Find the lines below holding the word "qbits" and copy each of them.

[Saved data entries]
----------------------------------------
[config.mk]
export PLATFORM = sky130hd
export DESIGN_NAME = sleep_timer_table_top
export DESIGN_NICKNAME = d
export VERILOG_FILES = /design/src/hdl/sttt_pkg.sv /design/src/hdl/sttt_div55.sv /design/src/hdl/sttt_cell.sv /design/src/hdl/sleep_timer_table_top.sv
export SDC_FILE = /design/constraint.sdc
export NUM_CORES = 1
export LEC_CHECK = 0
export ABC_CLOCK_PERIOD_IN_PS = 5000
export BUFFER_PORTS_ARGS = -buffer_cell sky130_fd_sc_hd__buf_4
export CAP_MARGIN = 20
export CORE_ASPECT_RATIO = 1.4
export CORE_MARGIN = 2
export CORE_UTILIZATION = 51
export CTS_BUF_LIST = sky130_fd_sc_hd__clkbuf_8 sky130_fd_sc_hd__clkbuf_16
export DETAILED_ROUTE_END_ITERATION = 8
export GPL_TIMING_DRIVEN = 0
export PLACE_DENSITY = 0.69
export SETUP_SLACK_MARGIN = 0.4
export SLEW_MARGIN = 15
export SYNTH_ARGS = -nofsm -noshare
export SYNTH_HDL_FRONTEND = slang
export SYNTH_SLANG_ARGS = --single-unit
[constraint.sdc]
create_clock -name clk_i -period 5 [get_ports clk_i]
set_input_delay 0.25 -clock clk_i [delete_from_list [all_inputs] [get_ports clk_i]]
set_output_delay 0.25 -clock clk_i [all_outputs]
set_load 0.01 [all_outputs]
[src/hdl/sttt_pkg.sv]
// shared types and constants of the sleep timer table
package sttt_pkg;

  localparam int SLOTS_DEF  = 16;
  localparam int PID_W      = 8;
  localparam int MS_W       = 32;
  localparam int CD_W       = 27;
  localparam int TICK_MS    = 55;
  localparam int IN_DATA_W  = 40;
  localparam int OUT_DATA_W = 16;
  localparam int EV_W       = 2;

  // result event codes
  typedef enum logic [EV_W-1:0] {
    EV_BLOCKED = 2'd0,
    EV_WOKEN   = 2'd1,
    EV_SHORT   = 2'd2,
    EV_FULL    = 2'd3
  } ev_e;

  // what a cell loads at the next edge
  typedef enum logic [1:0] {
    CELL_HOLD = 2'd0,
    CELL_BACK = 2'd1,
    CELL_FWD  = 2'd2,
    CELL_LOAD = 2'd3
  } cell_op_e;

  typedef struct packed {
    logic             valid;
    logic [PID_W-1:0] pid;
    logic [CD_W-1:0]  cd;
  } slot_t;

endpackage

[src/hdl/sttt_div55.sv]
// divide a 32-bit duration by the tick length, four quotient bits a cycle
module sttt_div55 (
  input  logic                        clk_i,
  input  logic                        rst_ni,
  input  logic                        start_i,
  input  logic [sttt_pkg::MS_W-1:0]   dividend_i,
  output logic                        busy_o,
  output logic [sttt_pkg::CD_W-1:0]   quot_o
);

  localparam int BITS  = 4;
  localparam int STEPS = sttt_pkg::MS_W / BITS;
  localparam int CNT_W = $clog2(STEPS);
  localparam int REM_W = $clog2(sttt_pkg::TICK_MS);

  logic [sttt_pkg::MS_W-1:0] num_q, num_d;
  // quotient bits above the countdown width are always zero and shift out
  logic [sttt_pkg::CD_W-1:0] quo_q, quo_d;
  logic [REM_W-1:0]          rem_q, rem_d;
  logic [CNT_W-1:0]          cnt_q;
  logic                      busy_q;
  logic [BITS-1:0]           qbits;

  // restoring steps against the constant divisor, remainder stays below it
  always_comb begin
    logic [REM_W:0]   t;
    logic [REM_W-1:0] r;
    r = rem_q;
    for (int k = 0; k < BITS; k++) begin
      t = {r, num_q[sttt_pkg::MS_W-1-k]};
      if (t >= (REM_W+1)'(sttt_pkg::TICK_MS)) begin
        t = t - (REM_W+1)'(sttt_pkg::TICK_MS);
        qbits[BITS-1-k] = 1'b1;
      end else begin
        qbits[BITS-1-k] = 1'b0;
      end
      r = t[REM_W-1:0];
    end
    rem_d = r;
    num_d = num_q << BITS;
    quo_d = {quo_q[sttt_pkg::CD_W-BITS-1:0], qbits};
  end

  always_ff @(posedge clk_i or negedge rst_ni) begin
    if (!rst_ni) begin
      busy_q <= 1'b0;
      cnt_q  <= '0;
    end else if (start_i) begin
      busy_q <= 1'b1;
      cnt_q  <= CNT_W'(STEPS - 1);
    end else if (busy_q) begin
      if (cnt_q == '0) begin
        busy_q <= 1'b0;
      end else begin
        cnt_q <= cnt_q - 1'b1;
      end
    end
  end

  always_ff @(posedge clk_i) begin
    if (start_i) begin
      num_q <= dividend_i;
      rem_q <= '0;
    end else if (busy_q) begin
      num_q <= num_d;
      rem_q <= rem_d;
      quo_q <= quo_d;
    end
  end

  assign busy_o = busy_q;
  assign quot_o = quo_q;

endmodule

[src/hdl/sttt_cell.sv]
// one table slot: holds an entry and takes it from a neighbor or the load bus
module sttt_cell (
  input  logic                clk_i,
  input  logic                rst_ni,
  input  sttt_pkg::cell_op_e  op_i,
  input  sttt_pkg::slot_t     prev_i,
  input  sttt_pkg::slot_t     next_i,
  input  sttt_pkg::slot_t     load_i,
  output sttt_pkg::slot_t     slot_o
);

  sttt_pkg::slot_t              slot_d;
  logic                         valid_q;
  logic [sttt_pkg::PID_W-1:0]   pid_q;
  logic [sttt_pkg::CD_W-1:0]    cd_q;

  always_comb begin
    case (op_i)
      sttt_pkg::CELL_BACK: slot_d = prev_i;
      sttt_pkg::CELL_FWD:  slot_d = next_i;
      sttt_pkg::CELL_LOAD: slot_d = load_i;
      default:             slot_d = slot_o;
    endcase
  end

  always_ff @(posedge clk_i or negedge rst_ni) begin
    if (!rst_ni) begin
      valid_q <= 1'b0;
    end else begin
      valid_q <= slot_d.valid;
    end
  end

  always_ff @(posedge clk_i) begin
    pid_q <= slot_d.pid;
    cd_q  <= slot_d.cd;
  end

  assign slot_o = {valid_q, pid_q, cd_q};

endmodule

[src/hdl/sleep_timer_table_top.sv]
// sleep timer table: a chain of slot cells kept newest first
// sleep request: the milliseconds are divided by 55 into ticks, then the entry is inserted
// sleep request: the next item is taken only once the result is loaded, which output stalls delay
// tick: the next item is taken only after every occupied slot is visited and the held wake is out
// one head slot is visited per cycle while no expiry stalls; a held wake waits for the output register to free up
// reset (async, active low) empties the table at once; no clearing pass is needed
module sleep_timer_table_top #(
  parameter int SLOTS = sttt_pkg::SLOTS_DEF
) (
  input  logic                              clk_i,
  input  logic                              rst_ni,
  // input item
  input  logic                              s_axis_tvalid,
  output logic                              s_axis_tready,
  // [7:0] process_id, [39:8] milliseconds
  input  logic [sttt_pkg::IN_DATA_W-1:0]    s_axis_tdata,
  // [0] kind: 0 tick, 1 sleep request
  input  logic                              s_axis_tuser,
  // result item
  output logic                              m_axis_tvalid,
  input  logic                              m_axis_tready,
  // [7:0] process_id_out, [9:8] event_res, [15:10] zero
  output logic [sttt_pkg::OUT_DATA_W-1:0]   m_axis_tdata,
  // last result of the input item
  output logic                              m_axis_tlast
);

  localparam int OCC_W = $clog2(SLOTS + 1);

  typedef enum logic [2:0] {
    ST_IDLE,
    ST_DIV,
    ST_REQ,
    ST_TICK,
    ST_FLUSH
  } state_e;

  state_e                           state_q;
  logic [OCC_W-1:0]                 occ_q;     // occupied slots
  logic [OCC_W-1:0]                 rem_q;     // slots still to visit on a tick
  logic                             pend_v_q;  // wake held back until we know if it is last
  logic [sttt_pkg::PID_W-1:0]       pend_pid_q;
  logic [sttt_pkg::PID_W-1:0]       req_pid_q;

  // output register
  logic                             out_v_q;
  logic [sttt_pkg::PID_W-1:0]       out_pid_q;
  sttt_pkg::ev_e                    out_ev_q;
  logic                             out_last_q;

  logic                             accept;
  logic                             out_free;
  logic                             out_load;
  logic                             div_start;
  logic                             div_busy;
  logic [sttt_pkg::CD_W-1:0]        quot;
  logic                             full;
  logic                             head_exp;
  logic                             tick_step;
  logic                             req_go;
  logic                             ins;

  sttt_pkg::slot_t                  slot_w [SLOTS];
  sttt_pkg::slot_t                  prev_w [SLOTS];
  sttt_pkg::slot_t                  next_w [SLOTS];
  sttt_pkg::cell_op_e               op_w   [SLOTS];
  sttt_pkg::slot_t                  new_entry;
  sttt_pkg::slot_t                  survivor;

  assign s_axis_tready = (state_q == ST_IDLE);
  assign accept        = s_axis_tvalid && s_axis_tready;
  assign div_start     = accept && s_axis_tuser;
  assign out_free      = !out_v_q || m_axis_tready;

  // duration to ticks
  sttt_div55 u_div (
    .clk_i      (clk_i),
    .rst_ni     (rst_ni),
    .start_i    (div_start),
    .dividend_i (s_axis_tdata[sttt_pkg::IN_DATA_W-1:sttt_pkg::PID_W]),
    .busy_o     (div_busy),
    .quot_o     (quot)
  );

  // table is full when the tail cell holds an entry
  assign full = slot_w[SLOTS-1].valid;

  // head entry expires on this tick when its countdown is one or zero
  assign head_exp = (slot_w[0].cd <= sttt_pkg::CD_W'(1));

  // a tick step pops the head; an expiry needs room to push out the held wake
  assign tick_step = (state_q == ST_TICK) && (rem_q != '0) &&
                     (!head_exp || !pend_v_q || out_free);
  assign req_go    = (state_q == ST_REQ) && out_free;
  assign ins       = req_go && (quot != '0) && !full;

  // the output register takes a new result
  assign out_load  = req_go ||
                     (tick_step && head_exp && pend_v_q) ||
                     ((state_q == ST_FLUSH) && pend_v_q && out_free);

  always_comb begin
    new_entry.valid = 1'b1;
    new_entry.pid   = req_pid_q;
    new_entry.cd    = quot;
    survivor.valid  = 1'b1;
    survivor.pid    = slot_w[0].pid;
    survivor.cd     = slot_w[0].cd - 1'b1;
  end

  // neighbor wiring and per-cell operation
  // tick: all cells move toward the head, a surviving head re-enters
  // just behind the entries already in the chain, keeping the order
  always_comb begin
    for (int i = 0; i < SLOTS; i++) begin
      prev_w[i] = (i == 0) ? new_entry : slot_w[(i == 0) ? 0 : i-1];
      next_w[i] = (i == SLOTS-1) ? '0 : slot_w[(i == SLOTS-1) ? i : i+1];
      op_w[i]   = sttt_pkg::CELL_HOLD;
      if (ins) begin
        op_w[i] = sttt_pkg::CELL_BACK;
      end else if (tick_step) begin
        if (!head_exp && (occ_q == OCC_W'(i + 1))) begin
          op_w[i] = sttt_pkg::CELL_LOAD;
        end else begin
          op_w[i] = sttt_pkg::CELL_FWD;
        end
      end
    end
  end

  for (genvar g = 0; g < SLOTS; g++) begin : g_cell
    sttt_cell u_cell (
      .clk_i  (clk_i),
      .rst_ni (rst_ni),
      .op_i   (op_w[g]),
      .prev_i (prev_w[g]),
      .next_i (next_w[g]),
      .load_i (survivor),
      .slot_o (slot_w[g])
    );
  end

  // sequencer, counters and output register
  always_ff @(posedge clk_i or negedge rst_ni) begin
    if (!rst_ni) begin
      state_q    <= ST_IDLE;
      occ_q      <= '0;
      rem_q      <= '0;
      pend_v_q   <= 1'b0;
      pend_pid_q <= '0;
      req_pid_q  <= '0;
      out_v_q    <= 1'b0;
      out_pid_q  <= '0;
      out_ev_q   <= sttt_pkg::EV_BLOCKED;
      out_last_q <= 1'b0;
    end else begin
      if (out_load) begin
        out_v_q <= 1'b1;
      end else if (m_axis_tready) begin
        out_v_q <= 1'b0;
      end
      case (state_q)
        ST_IDLE: begin
          if (accept) begin
            req_pid_q <= s_axis_tdata[sttt_pkg::PID_W-1:0];
            if (s_axis_tuser) begin
              state_q <= ST_DIV;
            end else begin
              rem_q    <= occ_q;
              pend_v_q <= 1'b0;
              state_q  <= ST_TICK;
            end
          end
        end
        ST_DIV: begin
          if (!div_busy) begin
            state_q <= ST_REQ;
          end
        end
        ST_REQ: begin
          if (req_go) begin
            out_pid_q  <= req_pid_q;
            out_last_q <= 1'b1;
            if (quot == '0) begin
              out_ev_q <= sttt_pkg::EV_SHORT;
            end else if (full) begin
              out_ev_q <= sttt_pkg::EV_FULL;
            end else begin
              out_ev_q <= sttt_pkg::EV_BLOCKED;
              occ_q    <= occ_q + 1'b1;
            end
            state_q <= ST_IDLE;
          end
        end
        ST_TICK: begin
          if (rem_q == '0) begin
            state_q <= ST_FLUSH;
          end else if (tick_step) begin
            rem_q <= rem_q - 1'b1;
            if (head_exp) begin
              occ_q      <= occ_q - 1'b1;
              pend_v_q   <= 1'b1;
              pend_pid_q <= slot_w[0].pid;
              if (pend_v_q) begin
                out_pid_q  <= pend_pid_q;
                out_ev_q   <= sttt_pkg::EV_WOKEN;
                out_last_q <= 1'b0;
              end
            end
          end
        end
        ST_FLUSH: begin
          if (!pend_v_q) begin
            state_q <= ST_IDLE;
          end else if (out_free) begin
            out_pid_q  <= pend_pid_q;
            out_ev_q   <= sttt_pkg::EV_WOKEN;
            out_last_q <= 1'b1;
            pend_v_q   <= 1'b0;
            state_q    <= ST_IDLE;
          end
        end
        default: begin
          state_q <= ST_IDLE;
        end
      endcase
    end
  end

  assign m_axis_tvalid = out_v_q;
  assign m_axis_tdata  = {(sttt_pkg::OUT_DATA_W - sttt_pkg::PID_W - sttt_pkg::EV_W)'(0),
                          out_ev_q, out_pid_q};
  assign m_axis_tlast  = out_last_q;

endmodule

==> impl_metrics.py <==
metrics = {
    "logic_synthesis": {
        "synth-seq-area-share": 0.609,
        "async_flop_share": 0.0902,
        "synth-main-ff-cell": "edfxtp_1",
        "synth_cells": 3020,
        "synth.ff_latch_count": 687,
        "synth_top_area_cell": "edfxtp_1",
        "yosys_warnings": 0,
        "syn_area_um2": 33300,
        "synth-edff-count": 619,
        "yosysTopAreaCellShare": 0.558,
        "synth_cell_types": 79,
        "synth_area_leaders": "edfxtp_1 56%, a221o_1 8.8%, nand2_1 6.2%",
        "synth.avg_cell_area_um2": 11.0,
    },
    "clock_network": {
        "cts_root_buf": "clkbuf_16",
        "path_clk_slew_ns": 0.06,
        "clock_sinks": 687,
        "cts_tree": "built",
        "worstSkewPairLatency_ns": 0.64,
        "cts_buffers": 67,
        "cts.path.max_buffers": 3,
        "htreeDepth": 3,
    },
    "layout": {
        "layout-drive-gt1-share": 0.122,
        "final_design_area_no_fill_um2": 38300,
        "fin_cells": 4131,
        "post-route-util": 0.595,
        "final_cell_mix": "619 x edfxtp_1, 533 x nand2_1, 423 x nor2_1",
        "mostFrequentLayoutCell": "edfxtp_1",
        "final_nets": 3300,
        "area_growth_pct": 15.2,
    },
    "sta": {
        "min_period_over_period": 0.941,
        "worst_pin_slew_ns": 1.24,
        "final.setup_skew_ns": 0.0476,
        "rsz0062_at_grt": "yes",
        "finalSetupViolCount": 0,
        "tns_ns": 0,
        "maxSlewHeadroom": 0.171,
        "max_freq_mhz": 212,
        "hold_viol_final": 0,
        "fin_crit_ns": 4.71,
        "slew_viol_final": 0,
    },
    "critical_path": {
        "critPathSlowestCell": "edfxtp_1",
        "critPathMaxStageDelay_ns": 0.43,
        "end_kind": "flip-flop",
        "crit_chain": "ha_4, o21bai_1, o22ai_2, or2_4, ha_4, and2_4, a32oi_2, a31o_1, nand2_2, xor2_2, ha_4, o2111ai_2, or4_1, nand3b_1, o31a_1, buf_6, xor2_4, ha_4, nand2_4, mux2i_4, o21a_1, mux2i_2, a211oi_2",
        "critical_path.max_fanout": 5,
        "worst_path_most_repeated_cell": "ha_4",
        "critPathKind": "reg2reg",
        "critPathLaunchType": "flip-flop",
        "worstPathRequired_ns": 5.53,
        "worstPathArrival_ns": 5.24,
    },
    "global_routing": {
        "overflow": 0,
        "antenna_found_initial": 0,
        "grt.total_usage": 0.320,
        "grt_max_degree": 63,
        "grt_pass1_wl_mm": 162,
        "grt_pass1_vias": 27548,
    },
    "die": {
        "ios": 64,
        "start_util": 0.517,
        "die_w_um": 220,
        "core-area_um2": 64400,
        "dieArea_um2": 67400,
        "fp-row-count": 110,
        "die_h_um": 306,
    },
    "place": {
        "gp_congestion": 0.940,
        "placed_cell_area_um2": 35100,
        "dp.cells": 3933,
        "hpwl_mm": 79.2,
        "portBuffers": 57,
    },
    "power_and_ir_drop": {
        "power_density_nw_per_um2": 845,
        "p_leak_nw": 14.5,
        "ir_worst_vdd_v": 0.000519,
    },
    "route": {
        "drtIter0Drc": 3484,
        "drt-total-wl_mm": 109,
        "postRouteAntennaNets": 0,
        "drt_first_pass_iters": 6,
        "drc": 0,
        "viasPerCell": 6.64,
        "wl_per_cell_um": 26.4,
        "vias": 27430,
    },
    "flow_run": {
        "cap_violations": 0,
    },
    "status": {
        "status": "complete, no violations",
    },
    "min_path": {
        "hold_path.class": "in2reg",
    },
}
registers in the layout, indices dropped and copies added (netlist names):
signal	count
g_cell.u_cell.cd_q	432
g_cell.u_cell.pid_q	128
g_cell.u_cell.valid_q	16
m_axis_tlast	1
m_axis_tvalid	1
occ_q	5
out_ev_q	2
out_pid_q	8
pend_pid_q	8
pend_v_q	1
rem_q	5
req_pid_q	8
state_q	3
u_div.busy_o	1
u_div.cnt_q	3
u_div.num_q	32
u_div.quot_o	27
u_div.rem_q	6
power breakdown:
part / internal, mW / leakage [nW] / switching, mW
combinational: 4.96 / 6.67 / 8.41
clock: 2.94 / 1.14 / 2.33
sequential: 11.3 / 6.67 / 2.48
Yosys cell counts, types with 5 or more instances:
cell,n
o21ai_0,191
nor3_1,31
dfxtp_1,6
a31oi_1,16
a221o_1,292
o211ai_1,5
a211oi_1,6
buf_1,11
nor4_1,12
a22o_1,8
nor2_1,432
buf_4,8
a221oi_1,6
nand4_1,5
inv_1,23
mux2_1,5
dfrtp_1,62
nand2_1,552
and2_1,13
a21oi_1,140
buf_2,75
or4_1,7
edfxtp_1,619
xnor2_1,18
a22oi_1,90
clkbuf_1,148
mux2_2,13
nor2b_1,31
o22ai_1,5
mux2i_1,36
and3_1,7
or3_1,5
ha_1,18
xor2_1,15
nand3_1,29
cell type report:
| class | count | area (µm²) |
|---|---|---|
| fill | 5325 | 26100 |
| sequential | 687 | 20300 |
| multi-input combinational | 2070 | 12300 |
| clock buffer | 69 | 1730 |
| timing repair buffer | 142 | 1300 |
| buffer | 244 | 1120 |
| tap | 840 | 1050 |
| clock inverter | 53 | 488 |
| inverter | 24 | 98.8 |
| timing repair inverter | 1 | 7.51 |
| antenna | 1 | 2.50 |
routing by layer:
layer | GRT usage | share of wire | vias up
met5 | 0 | 0 | -
met4 | 0.212 | 0.070 | 0
met3 | 0.0496 | 0.081 | 361
met2 | 0.527 | 0.49 | 1714
met1 | 0.388 | 0.36 | 13587
li1 | - | - | 11768
path summary, 6_finish.rpt:
| check | from | slack [ns] | cells after the start | endpoint |
|---|---|---|---|---|
| setup / recovery | u_div.num_q[31] | 0.29 | 23 | u_div.rem_q[4] |
| hold / removal | s_axis_tuser | 0.09 | 3 | state_q[1] |
| setup reg to reg | u_div.num_q[31] | 0.29 | 23 | u_div.rem_q[4] |
| hold reg to reg | pend_pid_q[0] | 0.48 | 2 | pend_pid_q[0] |
| max in group asynchronous | rst_ni | 4.16 | 2 | pend_pid_q[7] |
| min in group asynchronous | rst_ni | 0.23 | 2 | g_cell[12].u_cell.valid_q |
logic make-up after synthesis:
family	count (synthesis)	share of synthesized area
AOI/OAI and AO/OA	805	0.180
xor gates and xnor gates	34	0.00917
and+or+nand+nor	1150	0.142
DFF	687	0.609
adders and majority gates	18	0.00677
buffers and inverters	268	0.0344
muxes	57	0.0189
other	1	0.000113
critical path, delay by kind of cell (launching register included):
family / cells / cell delay [ns]
AOI/OAI and AO/OA: 8 / 1.37
and+or+nand+nor: 6 / 1.19
adders and majority gates: 4 / 0.77
DFF: 1 / 0.43
xor gates and xnor gates: 2 / 0.41
muxes: 2 / 0.34
buffers and inverters: 1 / 0.13
metrics by stage:
| step | hold slack [ns] | power [mW] | setup slack [ns] |
|---|---|---|---|
| finish | 0.0898 | 32.4 | 0.294 |
| global route | 0.110 | 33.7 | 0.145 |
| CTS | 0.0754 | 31.4 | 0.403 |
| detailed placement | 0.373 | 25.6 | -0.511 |
| global placement | 0.366 | 25.0 | -1.26 |
| floorplan | -0.0456 | 20.8 | 0.412 |
what timing repair did:
| action | CTS | global route |
|---|---|---|
| resized for setup | 39 | 72 |
| pin swaps | 6 | 12 |
| cloned | 1 | 0 |
| setup buffers | 15 | 18 |
| hold buffers | 41 | 0 |
| setup endpoints to repair | 945 | 558 |
| endpoints found under the hold margin | 102 | 0 |
Power figures use the tool's default switching activity.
----------------------------------------
● Task answer
  logic [BITS-1:0]           qbits;
        qbits[BITS-1-k] = 1'b1;
        qbits[BITS-1-k] = 1'b0;
    quo_d = {quo_q[sttt_pkg::CD_W-BITS-1:0], qbits};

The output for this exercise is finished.